Based on passenger numbers, as reported to the airport by WestJet, the airline has flown over 3,200 passengers to the Grand Strand from May through August. During August 2013, the airline flew more people to the market than any previous month; almost 1,060 passengers, according to the press release.
The relationship between the airline and the airport did sprout first-time visitors. About 60 percent of those who flew from Toronto to Myrtle Beach on WestJet were first-time visitors. About 63 percent of those first-time visitors stayed in the Grand Strand for more than seven days, and more than half of them reported having a household income of more than $100,000, according to figures provided by Myrtle Beach International Airport.
The largest figure on the report is the estimated $6.64 million impact the first-time visitors had on the Horry County economy.
"Our community has benefited immensely through WestJet's promotion of our destination brand as well as the incremental economic impact, which is substantial,” said Brad Dean, President and CEO of the Myrtle Beach Area Chamber of Commerce, in a press release. “We continue to work with WestJet to optimize their 2013 passenger count and have begun the planning process for what we expect will be even better results in 2014."

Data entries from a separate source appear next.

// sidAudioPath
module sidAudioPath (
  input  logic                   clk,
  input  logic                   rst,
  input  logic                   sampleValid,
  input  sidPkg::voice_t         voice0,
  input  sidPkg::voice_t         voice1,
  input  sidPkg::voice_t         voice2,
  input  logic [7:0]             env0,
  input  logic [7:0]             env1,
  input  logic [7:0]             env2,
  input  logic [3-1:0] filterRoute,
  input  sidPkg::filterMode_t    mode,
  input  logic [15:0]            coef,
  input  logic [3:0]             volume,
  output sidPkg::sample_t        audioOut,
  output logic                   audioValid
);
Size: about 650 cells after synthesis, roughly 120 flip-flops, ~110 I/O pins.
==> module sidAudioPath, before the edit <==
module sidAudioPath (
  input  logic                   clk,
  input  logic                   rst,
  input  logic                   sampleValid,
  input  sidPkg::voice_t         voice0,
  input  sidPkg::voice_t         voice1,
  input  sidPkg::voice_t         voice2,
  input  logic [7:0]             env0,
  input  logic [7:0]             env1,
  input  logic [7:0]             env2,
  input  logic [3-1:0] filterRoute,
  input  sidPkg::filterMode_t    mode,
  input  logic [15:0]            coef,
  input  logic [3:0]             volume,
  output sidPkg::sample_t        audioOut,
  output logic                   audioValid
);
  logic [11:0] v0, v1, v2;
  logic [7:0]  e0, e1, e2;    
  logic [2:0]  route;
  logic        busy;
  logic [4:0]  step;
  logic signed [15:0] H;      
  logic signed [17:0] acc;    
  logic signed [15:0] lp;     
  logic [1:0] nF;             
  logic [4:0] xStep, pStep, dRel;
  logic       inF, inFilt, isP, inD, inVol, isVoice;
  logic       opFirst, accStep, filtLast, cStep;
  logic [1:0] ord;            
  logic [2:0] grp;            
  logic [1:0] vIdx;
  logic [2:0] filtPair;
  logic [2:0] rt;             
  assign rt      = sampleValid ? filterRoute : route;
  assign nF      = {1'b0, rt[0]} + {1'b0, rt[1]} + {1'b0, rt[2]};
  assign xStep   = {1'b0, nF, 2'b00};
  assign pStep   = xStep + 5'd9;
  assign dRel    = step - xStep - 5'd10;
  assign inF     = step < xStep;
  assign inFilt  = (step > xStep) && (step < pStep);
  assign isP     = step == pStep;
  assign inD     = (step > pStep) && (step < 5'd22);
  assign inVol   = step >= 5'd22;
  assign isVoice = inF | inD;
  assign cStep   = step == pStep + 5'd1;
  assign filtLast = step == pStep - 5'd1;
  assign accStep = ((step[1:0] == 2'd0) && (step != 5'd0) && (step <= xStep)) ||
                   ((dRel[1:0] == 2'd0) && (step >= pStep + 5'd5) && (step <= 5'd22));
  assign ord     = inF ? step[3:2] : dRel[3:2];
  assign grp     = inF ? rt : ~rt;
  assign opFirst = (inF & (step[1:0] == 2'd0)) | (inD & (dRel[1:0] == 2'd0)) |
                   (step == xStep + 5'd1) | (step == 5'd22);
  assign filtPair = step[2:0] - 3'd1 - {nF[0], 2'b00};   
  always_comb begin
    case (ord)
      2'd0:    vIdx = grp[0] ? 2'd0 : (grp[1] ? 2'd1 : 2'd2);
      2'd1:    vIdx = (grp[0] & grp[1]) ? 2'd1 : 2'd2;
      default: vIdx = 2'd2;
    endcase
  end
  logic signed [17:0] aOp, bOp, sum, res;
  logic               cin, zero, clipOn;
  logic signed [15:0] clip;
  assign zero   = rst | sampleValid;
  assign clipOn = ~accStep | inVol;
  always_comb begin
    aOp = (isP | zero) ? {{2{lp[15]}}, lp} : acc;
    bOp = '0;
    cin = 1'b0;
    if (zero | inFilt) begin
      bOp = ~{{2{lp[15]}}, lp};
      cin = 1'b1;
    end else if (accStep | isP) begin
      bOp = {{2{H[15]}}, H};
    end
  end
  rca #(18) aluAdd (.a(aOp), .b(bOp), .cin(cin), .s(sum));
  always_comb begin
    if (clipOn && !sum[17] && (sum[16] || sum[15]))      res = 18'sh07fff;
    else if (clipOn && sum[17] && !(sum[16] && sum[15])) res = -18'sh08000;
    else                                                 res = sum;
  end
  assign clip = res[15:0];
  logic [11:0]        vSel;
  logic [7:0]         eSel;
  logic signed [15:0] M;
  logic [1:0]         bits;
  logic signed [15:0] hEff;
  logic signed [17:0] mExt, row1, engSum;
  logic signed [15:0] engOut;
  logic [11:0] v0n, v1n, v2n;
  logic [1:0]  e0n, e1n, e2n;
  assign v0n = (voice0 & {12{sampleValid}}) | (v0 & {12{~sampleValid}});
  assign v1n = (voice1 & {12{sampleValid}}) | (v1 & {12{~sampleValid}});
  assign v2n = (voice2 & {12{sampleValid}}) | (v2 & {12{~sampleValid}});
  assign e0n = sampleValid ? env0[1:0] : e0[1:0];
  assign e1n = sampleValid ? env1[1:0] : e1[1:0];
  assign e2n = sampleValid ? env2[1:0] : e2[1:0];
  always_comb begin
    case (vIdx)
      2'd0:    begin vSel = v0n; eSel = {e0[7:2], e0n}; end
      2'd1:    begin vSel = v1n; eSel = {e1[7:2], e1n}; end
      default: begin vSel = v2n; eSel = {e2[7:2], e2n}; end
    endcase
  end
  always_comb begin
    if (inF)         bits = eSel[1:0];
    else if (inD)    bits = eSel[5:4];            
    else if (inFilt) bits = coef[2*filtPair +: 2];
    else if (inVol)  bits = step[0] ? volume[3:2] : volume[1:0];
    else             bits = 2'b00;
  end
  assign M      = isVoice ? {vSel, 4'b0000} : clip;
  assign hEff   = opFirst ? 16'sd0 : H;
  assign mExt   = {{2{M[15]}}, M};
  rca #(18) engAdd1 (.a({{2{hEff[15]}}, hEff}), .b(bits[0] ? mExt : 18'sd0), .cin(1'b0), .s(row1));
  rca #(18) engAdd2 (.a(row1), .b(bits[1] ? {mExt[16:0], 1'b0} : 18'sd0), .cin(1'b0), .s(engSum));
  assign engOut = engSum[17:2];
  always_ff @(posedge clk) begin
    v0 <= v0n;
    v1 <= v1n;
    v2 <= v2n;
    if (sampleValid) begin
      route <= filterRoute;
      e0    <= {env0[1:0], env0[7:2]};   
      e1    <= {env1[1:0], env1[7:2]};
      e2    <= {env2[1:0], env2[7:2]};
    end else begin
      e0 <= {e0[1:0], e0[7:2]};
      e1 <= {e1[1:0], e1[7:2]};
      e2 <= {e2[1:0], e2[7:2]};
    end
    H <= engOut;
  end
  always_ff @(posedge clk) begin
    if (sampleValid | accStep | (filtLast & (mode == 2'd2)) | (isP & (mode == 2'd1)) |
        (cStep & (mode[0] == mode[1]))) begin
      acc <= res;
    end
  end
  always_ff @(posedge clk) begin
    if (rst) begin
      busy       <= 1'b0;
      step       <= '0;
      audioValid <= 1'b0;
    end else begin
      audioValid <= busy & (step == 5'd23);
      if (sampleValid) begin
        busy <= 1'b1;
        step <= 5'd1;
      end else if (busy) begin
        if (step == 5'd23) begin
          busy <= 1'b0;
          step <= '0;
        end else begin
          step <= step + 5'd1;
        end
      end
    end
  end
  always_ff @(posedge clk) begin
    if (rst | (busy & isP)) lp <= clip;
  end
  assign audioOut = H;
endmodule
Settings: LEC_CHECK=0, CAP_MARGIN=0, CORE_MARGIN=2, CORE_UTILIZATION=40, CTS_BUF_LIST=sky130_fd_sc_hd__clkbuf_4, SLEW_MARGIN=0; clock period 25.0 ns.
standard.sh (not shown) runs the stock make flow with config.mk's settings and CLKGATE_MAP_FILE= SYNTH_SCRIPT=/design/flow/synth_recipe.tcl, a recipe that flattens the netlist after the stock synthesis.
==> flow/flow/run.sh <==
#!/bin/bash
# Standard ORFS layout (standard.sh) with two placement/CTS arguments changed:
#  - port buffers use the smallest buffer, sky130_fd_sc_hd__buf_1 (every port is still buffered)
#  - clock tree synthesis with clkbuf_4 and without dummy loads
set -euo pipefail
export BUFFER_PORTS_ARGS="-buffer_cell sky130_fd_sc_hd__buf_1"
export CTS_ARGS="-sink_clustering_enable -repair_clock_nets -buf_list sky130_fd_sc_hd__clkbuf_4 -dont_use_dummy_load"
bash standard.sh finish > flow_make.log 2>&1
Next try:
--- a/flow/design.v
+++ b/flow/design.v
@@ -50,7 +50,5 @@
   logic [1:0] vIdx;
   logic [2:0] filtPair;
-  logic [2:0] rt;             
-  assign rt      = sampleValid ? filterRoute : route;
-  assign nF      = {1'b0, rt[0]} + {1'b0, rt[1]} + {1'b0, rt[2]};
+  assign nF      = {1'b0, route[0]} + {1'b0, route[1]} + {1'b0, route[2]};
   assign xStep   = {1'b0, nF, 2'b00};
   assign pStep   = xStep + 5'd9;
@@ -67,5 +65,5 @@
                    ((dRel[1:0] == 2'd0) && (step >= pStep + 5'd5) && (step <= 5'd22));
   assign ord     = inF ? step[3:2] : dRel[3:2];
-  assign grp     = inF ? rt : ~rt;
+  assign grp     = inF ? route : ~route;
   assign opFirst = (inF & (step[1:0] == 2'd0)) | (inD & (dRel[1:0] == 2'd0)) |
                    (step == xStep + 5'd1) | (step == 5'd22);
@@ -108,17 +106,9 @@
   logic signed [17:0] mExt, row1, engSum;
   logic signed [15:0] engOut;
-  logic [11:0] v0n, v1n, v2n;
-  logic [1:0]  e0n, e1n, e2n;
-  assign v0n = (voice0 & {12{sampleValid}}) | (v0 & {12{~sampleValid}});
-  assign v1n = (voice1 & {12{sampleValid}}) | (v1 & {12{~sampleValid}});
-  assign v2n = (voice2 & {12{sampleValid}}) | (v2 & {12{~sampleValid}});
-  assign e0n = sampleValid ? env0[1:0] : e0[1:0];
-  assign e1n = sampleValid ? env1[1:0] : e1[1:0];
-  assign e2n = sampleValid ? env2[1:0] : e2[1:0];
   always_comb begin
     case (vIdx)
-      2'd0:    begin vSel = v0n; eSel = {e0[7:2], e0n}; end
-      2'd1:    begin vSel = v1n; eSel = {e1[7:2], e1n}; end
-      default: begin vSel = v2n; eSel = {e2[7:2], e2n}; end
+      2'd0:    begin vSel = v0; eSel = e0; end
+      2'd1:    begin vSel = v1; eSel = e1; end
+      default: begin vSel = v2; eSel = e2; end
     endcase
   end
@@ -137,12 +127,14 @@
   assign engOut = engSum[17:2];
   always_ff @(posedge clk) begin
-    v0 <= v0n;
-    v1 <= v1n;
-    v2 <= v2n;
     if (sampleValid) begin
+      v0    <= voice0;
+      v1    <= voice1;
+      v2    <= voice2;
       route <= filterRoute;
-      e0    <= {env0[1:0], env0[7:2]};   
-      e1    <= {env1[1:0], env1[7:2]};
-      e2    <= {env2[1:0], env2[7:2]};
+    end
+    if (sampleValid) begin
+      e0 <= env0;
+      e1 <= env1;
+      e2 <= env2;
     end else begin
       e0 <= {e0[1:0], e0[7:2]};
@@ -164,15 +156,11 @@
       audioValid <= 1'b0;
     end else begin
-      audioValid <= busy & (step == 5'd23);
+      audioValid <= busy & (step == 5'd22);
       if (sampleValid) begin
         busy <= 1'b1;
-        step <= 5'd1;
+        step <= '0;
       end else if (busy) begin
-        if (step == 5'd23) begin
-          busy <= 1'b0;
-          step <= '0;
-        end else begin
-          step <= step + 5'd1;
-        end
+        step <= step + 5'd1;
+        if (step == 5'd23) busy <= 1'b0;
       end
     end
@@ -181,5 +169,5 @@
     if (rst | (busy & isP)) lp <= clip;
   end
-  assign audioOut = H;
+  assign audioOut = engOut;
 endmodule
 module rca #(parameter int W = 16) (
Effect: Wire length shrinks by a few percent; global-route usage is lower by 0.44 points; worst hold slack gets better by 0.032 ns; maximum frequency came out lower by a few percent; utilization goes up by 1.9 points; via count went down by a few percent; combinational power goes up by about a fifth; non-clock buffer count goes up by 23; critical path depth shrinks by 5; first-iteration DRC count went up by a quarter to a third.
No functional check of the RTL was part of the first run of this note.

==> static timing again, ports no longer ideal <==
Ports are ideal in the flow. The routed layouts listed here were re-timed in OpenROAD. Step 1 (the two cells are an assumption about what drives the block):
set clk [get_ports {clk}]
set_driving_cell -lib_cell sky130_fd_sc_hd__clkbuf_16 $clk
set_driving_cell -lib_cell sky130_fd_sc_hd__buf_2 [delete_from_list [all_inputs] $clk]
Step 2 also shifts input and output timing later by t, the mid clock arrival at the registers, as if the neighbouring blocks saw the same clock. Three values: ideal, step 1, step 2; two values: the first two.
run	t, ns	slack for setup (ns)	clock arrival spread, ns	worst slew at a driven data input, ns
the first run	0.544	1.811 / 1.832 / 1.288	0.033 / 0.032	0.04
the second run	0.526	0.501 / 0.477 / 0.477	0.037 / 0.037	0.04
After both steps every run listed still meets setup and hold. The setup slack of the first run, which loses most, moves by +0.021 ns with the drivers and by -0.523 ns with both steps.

“Despite the slow start we are optimistic WestJet will return for its second season starting May 2014,” said Pat Apone, Interim Director of Airports for Horry County Department of Airports said in the release. “While WestJet has not confirmed it will return, we believe the airline will be back as tickets for May 2014 service are now available for purchase at westjet.com.”
Brie Ogle, media relations advisor for WestJet, said in a Sept. 18 interview with The Sun News that WestJet has not decided what it will do for the 2014 season.
“As it stands we are happy with the collaborative efforts of our Myrtle Beach partners to help build the service in its first season,” she said. “It looks as though the route has strengthened month-by-month as awareness increases, and July/August were no exception. Since it is a seasonal route, we will take time over the winter to review its overall performance as we plan for summer 2014 service.”